MERCER — A woman was pulled from the partially frozen water of North Pond shortly before noon Tuesday after she attempted to rescue a dog that had wandered onto the ice and fallen in.
Tracy Scott, 47, was taken by ambulance to Redington-Fairview General Hospital in Skowhegan, where she was listed in good condition at 5 p.m., according to hospital spokeswoman Carol Steward.
“She’s in the emergency room at this time,” Steward said. “She was not LifeFlighted. They were able to treat her here and she’s doing very well.”
The small long-haired dog drowned. Its body was taken to shore in a rescue boat and later to the animal control officer in Oakland.
“We got a call of a dog in the water and when we got here, the dog’s owner was about halfway out to try to rescue it,” Norridgewock Assistant Fire Chief Danny Lanctot said. “She went in the water. She almost lost her life.”
Lanctot said Scott was in the water for 20 or 30 minutes before she was rescued, and appeared to suffer from hypothermia.
He said Scott walked onto the thin ice, pushing a canoe toward the open water where the dog was. She fell through the ice and the canoe tipped over.
He said the water was shallow, but deep enough for Scott to briefly slip beneath the surface.
“She was under water for a short time and was able to get herself on top of the canoe,” Lanctot said. “It was close — it was great response from Smithfield and from Oakland.”
About a dozen firefighters used wet suits, cold weather gear, ropes and other rescue equipment to pull Scott from the water and later haul the canoe to shore. She was a couple hundred feet offshore from Wayne’s Loop, a small road off Pond Road on the western shore of North Pond.

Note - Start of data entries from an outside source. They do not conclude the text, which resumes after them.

===== src/rtl/multi_tick_gen.sv =====
// multi_tick_gen: runtime-programmable multi-channel clock-enable generator (tick strobe + square wave per channel)
// Ports: clk; reset (async, active-high); ch_en per-channel run enable; restart phase-aligns all channels;
//   wr_en/wr_ch/wr_div load a channel's shadow divisor; tick one-cycle strobe every DIV clocks;
//   sq toggles on each tick; pending shadow written but not yet active.
//   MULTI_TICK_CNT_EN adds tick_cnt, one wrapping 16-bit tick counter per channel.
module multi_tick_gen #(
  parameter int NUM_CH = 4,
  parameter int CNT_W = 26,
  parameter int DEFAULT_DIV = 20000000,
  localparam int CH_W = NUM_CH > 1 ? $clog2(NUM_CH) : 1
) (
  input  logic              clk,
  input  logic              reset,
  input  logic [NUM_CH-1:0] ch_en,
  input  logic              restart,
  input  logic              wr_en,
  input  logic [CH_W-1:0]   wr_ch,
  input  logic [CNT_W-1:0]  wr_div,
  output logic [NUM_CH-1:0] tick,
  output logic [NUM_CH-1:0] sq,
  output logic [NUM_CH-1:0] pending
`ifdef MULTI_TICK_CNT_EN
  ,
  output logic [NUM_CH*16-1:0] tick_cnt
`endif
);
  logic [CNT_W-1:0] cnt [NUM_CH];
  logic [CNT_W-1:0] act [NUM_CH];
  logic [CNT_W-1:0] shd [NUM_CH];
  logic [NUM_CH-1:0] hit, zero, term, prom;
  for (genvar i = 0; i < NUM_CH; i++) begin : g_ch
    assign hit[i]  = wr_en && wr_ch == CH_W'(i);
    assign zero[i] = act[i] == '0;
    // zero is excluded here, so act-1 never wraps into a bogus terminal count
    assign term[i] = ch_en[i] && !zero[i] && cnt[i] == act[i] - CNT_W'(1);
    // promote only at a period boundary or while the channel is not counting, so no runt period
    assign prom[i] = pending[i] && (term[i] || !ch_en[i] || zero[i] || restart);
  end
  always_ff @(posedge clk or posedge reset)
    if (reset) begin
      for (int k = 0; k < NUM_CH; k++) begin
        cnt[k] <= '0;
        act[k] <= CNT_W'(DEFAULT_DIV);
        shd[k] <= CNT_W'(DEFAULT_DIV);
      end
      tick <= '0;
      sq <= '0;
      pending <= '0;
    end else begin
      for (int k = 0; k < NUM_CH; k++) begin
        cnt[k] <= restart || (ch_en[k] && (zero[k] || term[k])) ? '0 : ch_en[k] ? cnt[k] + CNT_W'(1) : cnt[k];
        // a write coinciding with restart takes effect immediately, leaving nothing pending
        act[k] <= restart && hit[k] ? wr_div : prom[k] ? shd[k] : act[k];
        shd[k] <= hit[k] ? wr_div : shd[k];
        tick[k] <= !restart && term[k];
        sq[k] <= restart ? 1'b0 : term[k] ? ~sq[k] : sq[k];
        pending[k] <= !restart && (hit[k] || (pending[k] && !prom[k]));
      end
    end
`ifdef MULTI_TICK_CNT_EN
  logic [15:0] tc [NUM_CH];
  for (genvar i = 0; i < NUM_CH; i++) begin : g_tc
    assign tick_cnt[16*i +: 16] = tc[i];
  end
  always_ff @(posedge clk or posedge reset)
    if (reset) begin
      for (int k = 0; k < NUM_CH; k++) tc[k] <= '0;
    end else begin
      for (int k = 0; k < NUM_CH; k++) tc[k] <= restart ? 16'd0 : term[k] ? tc[k] + 16'd1 : tc[k];
    end
`endif
endmodule

===== config.mk =====
export PLATFORM = sky130hd
export DESIGN_NAME = multi_tick_gen
export DESIGN_NICKNAME = d
export VERILOG_FILES = /design/src/rtl/multi_tick_gen.sv
export SDC_FILE = /design/constraint.sdc
export NUM_CORES = 1
export LEC_CHECK = 0
export CELL_PAD_IN_SITES_DETAIL_PLACEMENT = 0
export CELL_PAD_IN_SITES_GLOBAL_PLACEMENT = 2
export CORE_MARGIN = 4
export CORE_UTILIZATION = 37
export CTS_CLUSTER_SIZE = 8
export DETAILED_ROUTE_END_ITERATION = 12
export PLACE_DENSITY_LB_ADDON = 0.1
export SYNTH_ARGS = -nofsm -noshare
export SYNTH_HDL_FRONTEND = slang
export SYNTH_SLANG_ARGS = --single-unit

===== constraint.sdc =====
create_clock -name clk -period 11 [get_ports clk]
set_clock_uncertainty 0.05 [all_clocks]
set_input_delay 2.75 -clock clk [delete_from_list [all_inputs] [get_ports clk]]
set_output_delay 2.75 -clock clk [all_outputs]
set_load 0.02 [all_outputs]

==> results of run 1 <==
-- sequential cells by signal, indices dropped and copies added, names as in the netlist --
name and flops:
act 104, cnt 104, pending 4, shd 104
sq 4, tick 4
-- worst min path at each step --
stage / endpoint / slack, ps
floorplan: shd[0]$_DFFE_PP0P_ / 430
finish: shd[3]$_DFFE_PP0P_ / 450
global route: shd[1]$_DFFE_PP0P_ / 460
global placement: shd[7]$_DFFE_PP0P_ / 440
CTS: shd[1]$_DFFE_PP0P_ / 460
detailed placement: shd[18]$_DFFE_PP0P_ / 440
-- power breakdown --
part	internal (mW)	total (mW)	switching [mW]	leakage, nW
sequential	1.38	1.60	0.216	4.00
combinational	0.385	0.815	0.430	4.40
clock	0.863	1.43	0.568	0.676
total	2.63	3.84	1.21	9.08
-- layer usage --
metal  GRT usage [%]  vias up
li1                -     8065
met1           29.21     8446
met2           32.77      296
met3           2.494       85
met4           6.417        0
met5               0        -
-- final cells by class --
class,count,area [sq um],area share (%)
Multi-Input combinational cell,1681,11470,50.31
Clock inverter,1,30.03,0.1318
Sequential cell,324,8189,35.93
Antenna cell,2,5.005,0.02196
Inverter,35,135.1,0.5929
Timing Repair Buffer,76,710.7,3.118
Clock buffer,83,1384,6.072
Tap cell,696,870.8,3.821
-- synthesized netlist by cell type (8+ instances only) --
| library cell | count |
|---|---|
| sky130_fd_sc_hd__o31ai_1 | 8 |
| sky130_fd_sc_hd__and3_1 | 28 |
| sky130_fd_sc_hd__and2_1 | 9 |
| sky130_fd_sc_hd__nand3_1 | 79 |
| sky130_fd_sc_hd__nand2_1 | 120 |
| sky130_fd_sc_hd__nand4b_1 | 8 |
| sky130_fd_sc_hd__nor4_1 | 53 |
| sky130_fd_sc_hd__nand4_1 | 36 |
| sky130_fd_sc_hd__mux2i_1 | 58 |
| sky130_fd_sc_hd__a22oi_1 | 28 |
| sky130_fd_sc_hd__xor2_1 | 113 |
| sky130_fd_sc_hd__o21ai_0 | 79 |
| sky130_fd_sc_hd__clkbuf_1 | 157 |
| sky130_fd_sc_hd__o211a_1 | 54 |
| sky130_fd_sc_hd__inv_1 | 34 |
| sky130_fd_sc_hd__or2_2 | 18 |
| sky130_fd_sc_hd__o311ai_0 | 31 |
| sky130_fd_sc_hd__o22ai_1 | 30 |
| sky130_fd_sc_hd__nor3_1 | 174 |
| sky130_fd_sc_hd__a31oi_1 | 31 |
| sky130_fd_sc_hd__o221a_2 | 26 |
| sky130_fd_sc_hd__nor2_1 | 194 |
| sky130_fd_sc_hd__xnor2_1 | 109 |
| sky130_fd_sc_hd__or4_1 | 21 |
| sky130_fd_sc_hd__dfrtp_1 | 260 |
| sky130_fd_sc_hd__nand2b_1 | 36 |
| sky130_fd_sc_hd__o211ai_1 | 9 |
| sky130_fd_sc_hd__or3_1 | 16 |
| sky130_fd_sc_hd__ha_1 | 12 |
| sky130_fd_sc_hd__mux2_2 | 107 |
| sky130_fd_sc_hd__dfstp_2 | 64 |
| sky130_fd_sc_hd__nor3b_1 | 9 |
| sky130_fd_sc_hd__nand3b_1 | 12 |
| sky130_fd_sc_hd__o2111ai_1 | 8 |
| sky130_fd_sc_hd__a21oi_1 | 75 |
-- through the flow --
step	total power [mW]	hold WS, ps	utilization (%)	cells
floorplan	2.188	430.2	-	2214
global placement	2.408	437.6	39.40	2812
detailed placement	2.432	443.9	39.40	2812
CTS	3.896	456.0	42.01	2896
global route	4.070	458.6	42.01	2896
finish	3.844	451.8	42.02	2898
-- worst max-delay path, stage by stage --
cell and delay (ps):
sky130_fd_sc_hd__buf_4 180, sky130_fd_sc_hd__buf_4 520, sky130_fd_sc_hd__clkinv_1 580, sky130_fd_sc_hd__nor2_2 220, sky130_fd_sc_hd__buf_4 360, sky130_fd_sc_hd__nor2b_2 190
sky130_fd_sc_hd__buf_4 250, sky130_fd_sc_hd__a22oi_1 190, sky130_fd_sc_hd__o21ai_0 110, sky130_fd_sc_hd__a31oi_1 160, sky130_fd_sc_hd__o311ai_0 160
-- cell families (layout without fill, tap and decap cells) --
logic type,count (synthesis),count (layout)
adder cells (fa/ha/maj),12,12
XOR/XNOR,222,222
other,0,2
AND/OR/NAND/NOR,849,849
multiplexers,165,165
buffers and inverters,209,195
flip-flops,324,324
AO/OA/AOI/OAI,433,433
-- cells in the final DEF (no fill, tap or decap), types with 8 or more instances in the layout --
master	instances
sky130_fd_sc_hd__and3_1	28
sky130_fd_sc_hd__a22oi_1	28
sky130_fd_sc_hd__clkdlybuf4s50_1	46
sky130_fd_sc_hd__clkbuf_1	31
sky130_fd_sc_hd__dfrtp_1	259
sky130_fd_sc_hd__xor2_1	113
sky130_fd_sc_hd__dfstp_2	64
sky130_fd_sc_hd__o221a_2	26
sky130_fd_sc_hd__nand3_1	78
sky130_fd_sc_hd__mux2i_1	58
sky130_fd_sc_hd__mux2_2	107
sky130_fd_sc_hd__o311ai_0	31
sky130_fd_sc_hd__or2_2	18
sky130_fd_sc_hd__xnor2_1	109
sky130_fd_sc_hd__clkbuf_16	49
sky130_fd_sc_hd__nor4_1	53
sky130_fd_sc_hd__o21ai_0	79
sky130_fd_sc_hd__or3_1	16
sky130_fd_sc_hd__buf_4	28
sky130_fd_sc_hd__o22ai_1	30
sky130_fd_sc_hd__nor3_1	174
sky130_fd_sc_hd__a21oi_1	75
sky130_fd_sc_hd__nand3b_1	12
sky130_fd_sc_hd__o211a_1	54
sky130_fd_sc_hd__ha_1	12
sky130_fd_sc_hd__nand2b_1	35
sky130_fd_sc_hd__o211ai_1	9
sky130_fd_sc_hd__nand2_1	120
sky130_fd_sc_hd__nand4_1	36
sky130_fd_sc_hd__nor2_1	190
sky130_fd_sc_hd__a31oi_1	31
sky130_fd_sc_hd__or4_1	21
sky130_fd_sc_hd__o2111ai_1	8
sky130_fd_sc_hd__inv_1	33
sky130_fd_sc_hd__o31ai_1	8
sky130_fd_sc_hd__and2_1	9
sky130_fd_sc_hd__nand4b_1	8
==> results, run 1 <==
- The number of different library cells in the post-synthesis netlist is 73.
- The final-report max-slew violation count was 0.
- The pin count of the biggest net entering global routing is 165.
- The initial core utilization is 37.62%.
- The worst path setup slack after routing is 5615 ps.
- Of all cell types, the one taking the most synthesized area is sky130_fd_sc_hd__dfrtp_1.
- After routing the design area is 22790 sq um.
- Along the worst path, the maximum fanout reaches 54.
- The synthesized netlist devotes 15.44% of its cell area to compound gates.
- The total power divided by cell area is 168.7 nW/um^2.
- The detailed-routing wirelength on met1 is 29790 um.
- Yosys attributes the largest share of cell area to sky130_fd_sc_hd__dfrtp_1, sky130_fd_sc_hd__dfstp_2, sky130_fd_sc_hd__mux2_2.
- The startpoint identified for the worst register-to-register timing path is act[0]$_DFFE_PP0P_.
- The floorplan row count is 85.
- The die is 242.8 um tall.
- The adder and majority cell fraction of the synthesized area is 0.7359%.
- The total standard cell area after synthesis is 20400 sq um.
- The iteration-0 DRC count of the detailed router is 1153.
- A synthesized cell averages 9.216 sq um.
- The count of nets left with antenna violations after detail routing is 0.
- At the later pin of the worst-skew pair, clock insertion delay measures 590 ps.
- The normalized max-slew margin is 22.10%.
- The worst register-to-register path ends at cnt[22]$_DFFE_PP0P_.
- The overall fraction of global-route tracks in use is 20.54%.
- The average vias per placed instance is 5.829.
- The count of final hold-check violations came to 0.
- The worst setup path is launched from an input port.
- The clock tree root buffer cell is sky130_fd_sc_hd__clkbuf_16.
- VDD sags by at most 100.1 uV.
- Setup violations remaining at the end of the flow were counted as 0.
- The H-tree was split into 2 levels.
- Sequential elements use 40.13% of the synthesized area.
- Setup total negative slack on the finished layout was measured at 0 ps.
- The worst setup path is captured at a register.
- The critical path starts at restart.
- The commonest register cell after synthesis is sky130_fd_sc_hd__dfrtp_1.
- The overall die width is 242.8 um.
- The total wire length is 61640 um.
- The final global-route overflow total is 0.
- In this run, post-CTS hold repair placed 0 buffers.
- The post-cts sizing count is 0.
- The weighted congestion at the end of routability-driven global placement is 0.8129.
- The overall via count from detail_route is 16.89k.
- The simple-gate portion of the synthesized area is 21.41%.
- The number of buffers on the longest clock path is 3.
- The tree built by TritonCTS fans out to 324 sinks.
- The number of DRC violations after detailed routing is 0.
- The total length of routed met2 wires is 28000 um.
- Setup repair after global routing left no endpoint under its margin.
- Summing all placed instances gives a cell area of 21370 sq um.
- TritonCTS built the clock tree.
- The worst hold path class is register to register.
- The area of the die is 58960 sq um.
- Data on the critical path is required at its endpoint by 11360 ps.
- The number of clock buffers added by TritonCTS is 47.
- Measured in cells, the most critical reg-to-reg path has a length of 10.
- The combinational family with the most area after synthesis is simple AND/OR/NAND/NOR gates.
- Summed over all nets, wire length on met3 after detailed routing comes to 2134 um.
- The post-route netlist has 14.73% of its cells at a drive strength greater than 1.
- After the last flow step, the layout net total stands at 2213.
- Yosys mapped a number of flops with a built-in enable equal to 0.
- The synthesized design devotes to its leading area cell type 31.89% of total area.
- The post-CTS setup repair buffer count is 0.
- The pre-antenna-repair detailed-routing pass consisted of 8 iterations.
- After layout, the minimum clock period comes to 5385 ps.
- The area added between synthesis and finish is 11.70%.
- The number of warning messages in the yosys log is 0.
- The number of antenna violations at the first check in global routing is 0.
- The HPWL after detailed placement is 39750 um.
- The leakage component of the power is 9.078 nW.
- In this run the top signal layer used is met4.
- The worst reg-to-reg setup slack is 6070 ps.
- After synthesis the netlist holds a flip-flop and latch count of 324.
- The arrival time reported for the critical path endpoint is 5750 ps.
- The category of the most critical setup path is input port to register.
- For the pin with the worst max-slew slack, the measured transition is 1168 ps.
- The hold path depth is 1.
- The number of global-route vias before repair is 16.49k.
- Before CTS, the worst setup slack after placement is 5032 ps.
- The number of nets in the synthesized netlist is 2262.
- In this run the most critical hold path is launched from shd[3]$_DFFE_PP0P_.
- In this run the count of I/O pins placed on the die edge is 48.
- The final cycle utilization of the critical path is 48.96%.
- The cell count after synthesis is 2214.
- The max-cap violation count is 0.
- For this run, the top clock speed supported by timing is 185.7 MHz.
- The global-route wire length before repair is 97860 um.
- The xor and xnor fraction of the mapped netlist area is 9.530%.
- The capture point of the worst path is act[43]$_DFFE_PP0P_.
- The core footprint is 54240 sq um.
- The average wire length per cell after detail routing is 21.27 um.
- The clock edge transition at the registers on the reported setup and hold paths is 50 ps.
- Multiplexer cells account for 8.751% of the synthesized area.
- The number of port buffers is 47.
- The run finished with clean final reports.
- The async set-or-reset flop fraction in the synthesized netlist is 100.0%.
- Counting the fill cells in the layout gives 5385.
No activity file was read; power rests on OpenSTA's default activity.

Joan Cowing, who lives on the property from which the rescue operation was launched, said the ice on North Pond is about normal for mid-December. There is some ice in the coves and along the shore, but open water everywhere else.
She said Scott has lived in the lakefront house for only a few days and that she did not know her name.
“The woman just started renting that little place and I haven’t met her,” Cowing said. “When I saw her she was in the water. I hollered at my son to bring warm blankets in case they needed it. Rescue was great — no hesitation, no nothing.”
Lanctot said all the training that firefighters and rescue workers paid off Tuesday morning.
“Training is everything,” he said. “Everyone’s got to have training and work together.”
There were no law enforcement officials on the scene. Somerset County Communications Director Mike Smith said the original call was for a dog in the water and it wasn’t until firefighters arrived that they learned there was also a person.
Smith said Scott called 911 herself to report her dog was in the water.